■ Task material:
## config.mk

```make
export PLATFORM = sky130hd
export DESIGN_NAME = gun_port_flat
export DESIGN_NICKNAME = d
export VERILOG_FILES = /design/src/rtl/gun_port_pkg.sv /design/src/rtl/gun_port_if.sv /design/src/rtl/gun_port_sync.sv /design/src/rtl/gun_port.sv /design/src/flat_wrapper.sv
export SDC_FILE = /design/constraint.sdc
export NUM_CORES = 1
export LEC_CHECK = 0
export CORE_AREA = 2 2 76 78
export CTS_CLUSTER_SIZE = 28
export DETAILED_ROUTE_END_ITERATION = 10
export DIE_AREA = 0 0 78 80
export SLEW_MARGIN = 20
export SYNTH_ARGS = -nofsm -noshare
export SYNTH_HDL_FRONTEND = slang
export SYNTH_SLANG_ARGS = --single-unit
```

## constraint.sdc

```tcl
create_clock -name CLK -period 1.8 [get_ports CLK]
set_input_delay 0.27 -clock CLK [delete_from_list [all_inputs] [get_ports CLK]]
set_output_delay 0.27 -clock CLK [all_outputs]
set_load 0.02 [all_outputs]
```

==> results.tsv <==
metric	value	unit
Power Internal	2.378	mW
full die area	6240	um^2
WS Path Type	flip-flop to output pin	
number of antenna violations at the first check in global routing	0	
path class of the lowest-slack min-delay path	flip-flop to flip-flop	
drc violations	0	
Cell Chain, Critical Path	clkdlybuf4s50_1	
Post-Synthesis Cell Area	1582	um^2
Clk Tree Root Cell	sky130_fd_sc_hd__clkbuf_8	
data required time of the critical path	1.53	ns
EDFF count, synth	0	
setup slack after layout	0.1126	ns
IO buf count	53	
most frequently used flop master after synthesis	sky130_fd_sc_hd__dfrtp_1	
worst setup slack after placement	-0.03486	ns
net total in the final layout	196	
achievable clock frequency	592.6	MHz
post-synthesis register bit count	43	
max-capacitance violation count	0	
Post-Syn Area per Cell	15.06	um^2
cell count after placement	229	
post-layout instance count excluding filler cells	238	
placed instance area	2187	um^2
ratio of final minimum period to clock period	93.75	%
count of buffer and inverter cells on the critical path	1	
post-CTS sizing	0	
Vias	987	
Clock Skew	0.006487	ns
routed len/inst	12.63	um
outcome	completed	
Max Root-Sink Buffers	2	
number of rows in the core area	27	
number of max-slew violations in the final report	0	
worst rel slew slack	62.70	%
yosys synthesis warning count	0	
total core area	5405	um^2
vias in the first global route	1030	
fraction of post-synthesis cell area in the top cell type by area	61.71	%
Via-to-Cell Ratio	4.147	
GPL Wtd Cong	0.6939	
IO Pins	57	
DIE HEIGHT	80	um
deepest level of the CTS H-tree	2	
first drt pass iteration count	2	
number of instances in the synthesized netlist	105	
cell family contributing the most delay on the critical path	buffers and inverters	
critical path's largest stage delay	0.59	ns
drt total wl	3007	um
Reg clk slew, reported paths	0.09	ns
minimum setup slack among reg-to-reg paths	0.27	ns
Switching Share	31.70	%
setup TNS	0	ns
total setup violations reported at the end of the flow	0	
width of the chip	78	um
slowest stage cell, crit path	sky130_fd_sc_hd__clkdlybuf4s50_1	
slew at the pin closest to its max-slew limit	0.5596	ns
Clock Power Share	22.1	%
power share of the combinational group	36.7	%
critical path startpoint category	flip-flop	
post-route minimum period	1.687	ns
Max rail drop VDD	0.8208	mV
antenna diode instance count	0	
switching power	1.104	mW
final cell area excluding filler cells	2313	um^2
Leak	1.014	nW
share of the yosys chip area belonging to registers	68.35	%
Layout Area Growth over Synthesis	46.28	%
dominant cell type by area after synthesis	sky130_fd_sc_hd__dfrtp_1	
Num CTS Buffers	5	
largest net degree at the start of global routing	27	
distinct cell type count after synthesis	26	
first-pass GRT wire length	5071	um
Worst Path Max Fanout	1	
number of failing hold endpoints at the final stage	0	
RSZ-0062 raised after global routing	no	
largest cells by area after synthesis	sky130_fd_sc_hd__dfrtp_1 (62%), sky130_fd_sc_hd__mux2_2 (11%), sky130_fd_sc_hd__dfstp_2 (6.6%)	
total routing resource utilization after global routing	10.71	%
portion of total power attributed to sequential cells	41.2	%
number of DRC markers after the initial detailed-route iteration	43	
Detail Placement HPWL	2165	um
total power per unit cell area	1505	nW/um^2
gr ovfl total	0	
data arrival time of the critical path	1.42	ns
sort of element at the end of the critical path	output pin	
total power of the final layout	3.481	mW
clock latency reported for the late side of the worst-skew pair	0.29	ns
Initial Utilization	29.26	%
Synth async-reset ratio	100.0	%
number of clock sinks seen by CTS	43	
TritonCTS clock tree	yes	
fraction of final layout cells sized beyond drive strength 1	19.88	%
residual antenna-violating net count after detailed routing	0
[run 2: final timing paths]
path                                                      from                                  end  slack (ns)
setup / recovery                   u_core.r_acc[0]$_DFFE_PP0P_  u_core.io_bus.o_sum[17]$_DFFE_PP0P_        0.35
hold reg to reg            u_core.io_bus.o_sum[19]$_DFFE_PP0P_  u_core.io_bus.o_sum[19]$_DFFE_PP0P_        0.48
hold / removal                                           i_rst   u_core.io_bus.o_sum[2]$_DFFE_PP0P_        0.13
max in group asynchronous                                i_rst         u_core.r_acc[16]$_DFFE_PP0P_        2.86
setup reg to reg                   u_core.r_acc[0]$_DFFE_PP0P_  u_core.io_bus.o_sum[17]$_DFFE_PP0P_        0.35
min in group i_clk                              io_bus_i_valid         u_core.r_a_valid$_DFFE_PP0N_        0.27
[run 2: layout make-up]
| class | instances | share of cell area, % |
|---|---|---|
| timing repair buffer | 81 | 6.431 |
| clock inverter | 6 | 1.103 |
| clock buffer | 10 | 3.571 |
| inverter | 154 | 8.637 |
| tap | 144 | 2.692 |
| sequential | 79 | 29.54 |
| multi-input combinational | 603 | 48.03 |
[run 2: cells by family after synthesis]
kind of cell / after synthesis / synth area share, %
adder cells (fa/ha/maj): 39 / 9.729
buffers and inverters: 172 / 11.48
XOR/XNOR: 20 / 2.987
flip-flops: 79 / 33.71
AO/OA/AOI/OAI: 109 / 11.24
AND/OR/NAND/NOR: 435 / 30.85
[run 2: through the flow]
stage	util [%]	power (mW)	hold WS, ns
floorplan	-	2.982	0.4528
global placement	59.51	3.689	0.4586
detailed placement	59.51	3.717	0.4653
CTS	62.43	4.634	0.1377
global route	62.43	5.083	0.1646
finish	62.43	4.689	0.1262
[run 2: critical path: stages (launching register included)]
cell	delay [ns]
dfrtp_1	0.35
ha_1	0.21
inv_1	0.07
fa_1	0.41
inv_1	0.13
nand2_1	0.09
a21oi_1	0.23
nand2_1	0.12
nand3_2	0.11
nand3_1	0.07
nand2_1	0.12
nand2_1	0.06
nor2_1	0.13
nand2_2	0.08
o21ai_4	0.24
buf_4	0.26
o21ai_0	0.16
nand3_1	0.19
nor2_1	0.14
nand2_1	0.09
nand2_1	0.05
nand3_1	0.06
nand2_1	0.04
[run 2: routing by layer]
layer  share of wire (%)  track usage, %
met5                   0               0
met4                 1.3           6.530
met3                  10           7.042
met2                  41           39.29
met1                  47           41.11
[src/rtl/posit_round_sched.sv]
// Shares one registered posit rounding datapath among NUM_REQ producers, round-robin.
module posit_round_sched
    import posit_round_pkg::*;
#(
    parameter int unsigned NUM_REQ = 4,
    parameter int unsigned ID_W    = $clog2(NUM_REQ)
) (
    input  logic                     clk,
    input  logic                     rst_n,
    input  logic                     en,
    input  logic [NUM_REQ-1:0]       req_valid,
    input  logic [NUM_REQ*UNR_W-1:0] req_data,
    output logic [NUM_REQ-1:0]       req_ready,
    output logic                     out_valid,
    input  logic                     out_ready,
    output logic [WORD_W-1:0]        out_data,
    output logic [ID_W-1:0]          out_id,
    output logic                     idle
);

    sched_state_t state_q, state_d;

    logic              s1_valid_q;
    logic [UNR_W-1:0]  s1_word_q;
    logic [ID_W-1:0]   s1_id_q;
    logic              s2_valid_q;
    logic [WORD_W-1:0] s2_data_q;
    logic [ID_W-1:0]   s2_id_q;

    logic               s2_adv;
    logic               s1_free;
    logic               pipe_empty;
    logic               grant_en;
    logic               accept;
    logic [NUM_REQ-1:0] grant;
    logic [ID_W-1:0]    grant_idx;
    logic [UNR_W-1:0]   grant_word;

    assign s2_adv     = !s2_valid_q || out_ready;
    assign s1_free    = !s1_valid_q || s2_adv;
    assign pipe_empty = !s1_valid_q && !s2_valid_q;
    // en gates grants combinationally so a falling en blocks the same cycle.
    assign grant_en   = (state_q == RUN) && en && s1_free;
    assign accept     = |(req_valid & grant);
    assign grant_word = req_data[32'(grant_idx) * UNR_W +: UNR_W];

    posit_rr_arbiter #(
        .NUM_REQ (NUM_REQ),
        .IDX_W   (ID_W)
    ) u_arbiter (
        .clk_i       (clk),
        .rst_ni      (rst_n),
        .req_i       (req_valid),
        .grant_en_i  (grant_en),
        .accept_i    (accept),
        .grant_o     (grant),
        .grant_idx_o (grant_idx)
    );

    always_comb begin
        state_d = state_q;
        unique case (state_q)
            IDLE: begin
                if (en) state_d = RUN;
            end
            RUN: begin
                if (!en) state_d = pipe_empty ? IDLE : DRAIN;
            end
            DRAIN: begin
                if (en) begin
                    state_d = RUN;
                end else if (pipe_empty) begin
                    state_d = IDLE;
                end
            end
            default: state_d = IDLE;
        endcase
    end

    always_ff @(posedge clk or negedge rst_n) begin
        if (!rst_n) begin
            state_q <= IDLE;
        end else begin
            state_q <= state_d;
        end
    end

    always_ff @(posedge clk or negedge rst_n) begin
        if (!rst_n) begin
            s1_valid_q <= 1'b0;
            s1_word_q  <= '0;
            s1_id_q    <= '0;
            s2_valid_q <= 1'b0;
            s2_data_q  <= '0;
            s2_id_q    <= '0;
        end else begin
            if (s1_free) begin
                s1_valid_q <= accept;
                if (accept) begin
                    s1_word_q <= grant_word;
                    s1_id_q   <= grant_idx;
                end
            end
            if (s2_adv) begin
                s2_valid_q <= s1_valid_q;
                if (s1_valid_q) begin
                    s2_data_q <= round_word(s1_word_q);
                    s2_id_q   <= s1_id_q;
                end
            end
        end
    end

    assign req_ready = grant;
    assign out_valid = s2_valid_q;
    assign out_data  = s2_data_q;
    assign out_id    = s2_id_q;
    assign idle      = (state_q == IDLE);

endmodule
==> src/rtl/result_uart_tx.sv <==
// result_uart_tx: queues each new mux result and sends it as an ASCII digit on an 8N1 serial line
module result_uart_tx #(
  parameter int CLKS_PER_BIT = 4,
  parameter int FIFO_DEPTH = 4
) (
  input  logic                          clk,
  input  logic                          rst,
  input  logic [2:0]                    result,
  input  logic                          enable,
  output logic                          tx,
  output logic                          busy,
  output logic [$clog2(FIFO_DEPTH):0]   fifo_count,
  output logic                          overflow
);
  localparam int AW = $clog2(FIFO_DEPTH);
  localparam int NW = AW + 1;
  localparam int CW = $clog2(CLKS_PER_BIT);
  typedef enum logic [1:0] {IDLE, START, DATA, STOP} state_t;
  state_t        state;
  logic [2:0]    mem [FIFO_DEPTH];
  logic [AW-1:0] wp, rp;
  logic [2:0]    prev;
  logic          prev_valid;
  logic [7:0]    sh;
  logic [2:0]    bitn;
  logic [CW-1:0] cyc;
  logic          push, full, wr, pop, last;
  always_comb begin
    push = enable && (!prev_valid || result != prev);
    full = fifo_count == NW'(FIFO_DEPTH);
    wr   = push && !full;
    pop  = state == IDLE && fifo_count != '0;
    last = cyc == CW'(CLKS_PER_BIT - 1);
  end
  assign busy = state != IDLE;
  always_ff @(posedge clk)
    if (wr) mem[wp] <= result;
  always_ff @(posedge clk) begin
    if (rst) begin
      state      <= IDLE;
      tx         <= 1'b1;
      wp         <= '0;
      rp         <= '0;
      fifo_count <= '0;
      overflow   <= 1'b0;
      prev       <= '0;
      prev_valid <= 1'b0;
      sh         <= '0;
      bitn       <= '0;
      cyc        <= '0;
    end else begin
      if (enable) begin
        prev       <= result;
        prev_valid <= 1'b1;
      end
      if (push && full) overflow <= 1'b1;
      if (wr) wp <= wp + 1'b1;
      if (pop) rp <= rp + 1'b1;
      fifo_count <= fifo_count + NW'(wr) - NW'(pop);
      cyc <= (state == IDLE || last) ? '0 : cyc + 1'b1;
      // tx is registered, so each state's line level is set on the edge that enters it
      case (state)
        IDLE: if (pop) begin
          state <= START;
          tx    <= 1'b0;
          sh    <= 8'h30 | {5'b0, mem[rp]};
        end
        START: if (last) begin
          state <= DATA;
          bitn  <= '0;
          tx    <= sh[0];
        end
        DATA: if (last) begin
          sh <= sh >> 1;
          if (bitn == 3'd7) begin
            state <= STOP;
            tx    <= 1'b1;
          end else begin
            bitn <= bitn + 3'd1;
            tx   <= sh[1];
          end
        end
        STOP: if (last) state <= IDLE;
      endcase
    end
  end
endmodule
### src/rtl/arbiter_env_ctrl_pkg.sv
// Shared encodings and defaults for the arbiter environment controller
// and its four-phase client sub-blocks.
package arbiter_env_ctrl_pkg;

  localparam int DEF_SYNC_STAGES = 2;
  localparam int DEF_CNT_W       = 8;

  typedef enum logic [1:0] {
    C_IDLE = 2'd0,
    C_REQ  = 2'd1,
    C_HOLD = 2'd2,
    C_REL  = 2'd3
  } client_state_t;

  typedef enum logic [1:0] {
    R_IDLE = 2'd0,
    R_UP   = 2'd1,
    R_GNT  = 2'd2,
    R_DN   = 2'd3
  } root_state_t;

endpackage

### src/rtl/arbiter_env_ctrl_hs4_client.sv
// Four-phase handshake client: requests, holds the grant for a programmable
// number of cycles, releases, and waits for the grant to drop.
module hs4_client
  import arbiter_env_ctrl_pkg::*;
#(
  parameter int CNT_W = DEF_CNT_W
) (
  input  logic             clk,
  input  logic             rst,
  input  logic             start_ok,
  input  logic [3:0]       hold_cycles,
  input  logic             g_s,
  output logic             r,
  output logic [CNT_W-1:0] grant_cnt,
  output logic             idle_grant,
  output logic             busy
);

  client_state_t    state, state_next;
  logic [3:0]       hold_cnt, hold_cnt_next;
  logic [CNT_W-1:0] grant_cnt_next;
  logic             g_prev;

  always_ff @(posedge clk) begin
    if (rst) begin
      state     <= C_IDLE;
      hold_cnt  <= 4'd0;
      grant_cnt <= '0;
      r         <= 1'b0;
      g_prev    <= 1'b0;
    end else begin
      state     <= state_next;
      hold_cnt  <= hold_cnt_next;
      grant_cnt <= grant_cnt_next;
      r         <= (state_next == C_REQ) || (state_next == C_HOLD);
      g_prev    <= g_s;
    end
  end

  // start_ok is only looked at in IDLE, so dropping it never aborts a handshake
  always_comb begin
    state_next     = state;
    hold_cnt_next  = hold_cnt;
    grant_cnt_next = grant_cnt;
    case (state)
      C_IDLE: begin
        if (start_ok && !g_s) state_next = C_REQ;
      end
      C_REQ: begin
        if (g_s) begin
          state_next    = C_HOLD;
          hold_cnt_next = hold_cycles;
          if (grant_cnt != {CNT_W{1'b1}})
            grant_cnt_next = grant_cnt + {{(CNT_W-1){1'b0}}, 1'b1};
        end
      end
      C_HOLD: begin
        if (hold_cnt == 4'd0) state_next = C_REL;
        else                  hold_cnt_next = hold_cnt - 4'd1;
      end
      C_REL: begin
        if (!g_s) state_next = C_IDLE;
      end
      default: state_next = C_IDLE;
    endcase
  end

  assign idle_grant = g_s && !g_prev && (state == C_IDLE);
  assign busy       = (state != C_IDLE);

endmodule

■ Task directions:
In the listing above, find the line holding "fraction of final" and the line holding "144 | 2.692 |", then output those two lines and every line between them exactly.

■ Result of this task:
fraction of final layout cells sized beyond drive strength 1	19.88	%
residual antenna-violating net count after detailed routing	0
[run 2: final timing paths]
path                                                      from                                  end  slack (ns)
setup / recovery                   u_core.r_acc[0]$_DFFE_PP0P_  u_core.io_bus.o_sum[17]$_DFFE_PP0P_        0.35
hold reg to reg            u_core.io_bus.o_sum[19]$_DFFE_PP0P_  u_core.io_bus.o_sum[19]$_DFFE_PP0P_        0.48
hold / removal                                           i_rst   u_core.io_bus.o_sum[2]$_DFFE_PP0P_        0.13
max in group asynchronous                                i_rst         u_core.r_acc[16]$_DFFE_PP0P_        2.86
setup reg to reg                   u_core.r_acc[0]$_DFFE_PP0P_  u_core.io_bus.o_sum[17]$_DFFE_PP0P_        0.35
min in group i_clk                              io_bus_i_valid         u_core.r_a_valid$_DFFE_PP0N_        0.27
[run 2: layout make-up]
| class | instances | share of cell area, % |
|---|---|---|
| timing repair buffer | 81 | 6.431 |
| clock inverter | 6 | 1.103 |
| clock buffer | 10 | 3.571 |
| inverter | 154 | 8.637 |
| tap | 144 | 2.692 |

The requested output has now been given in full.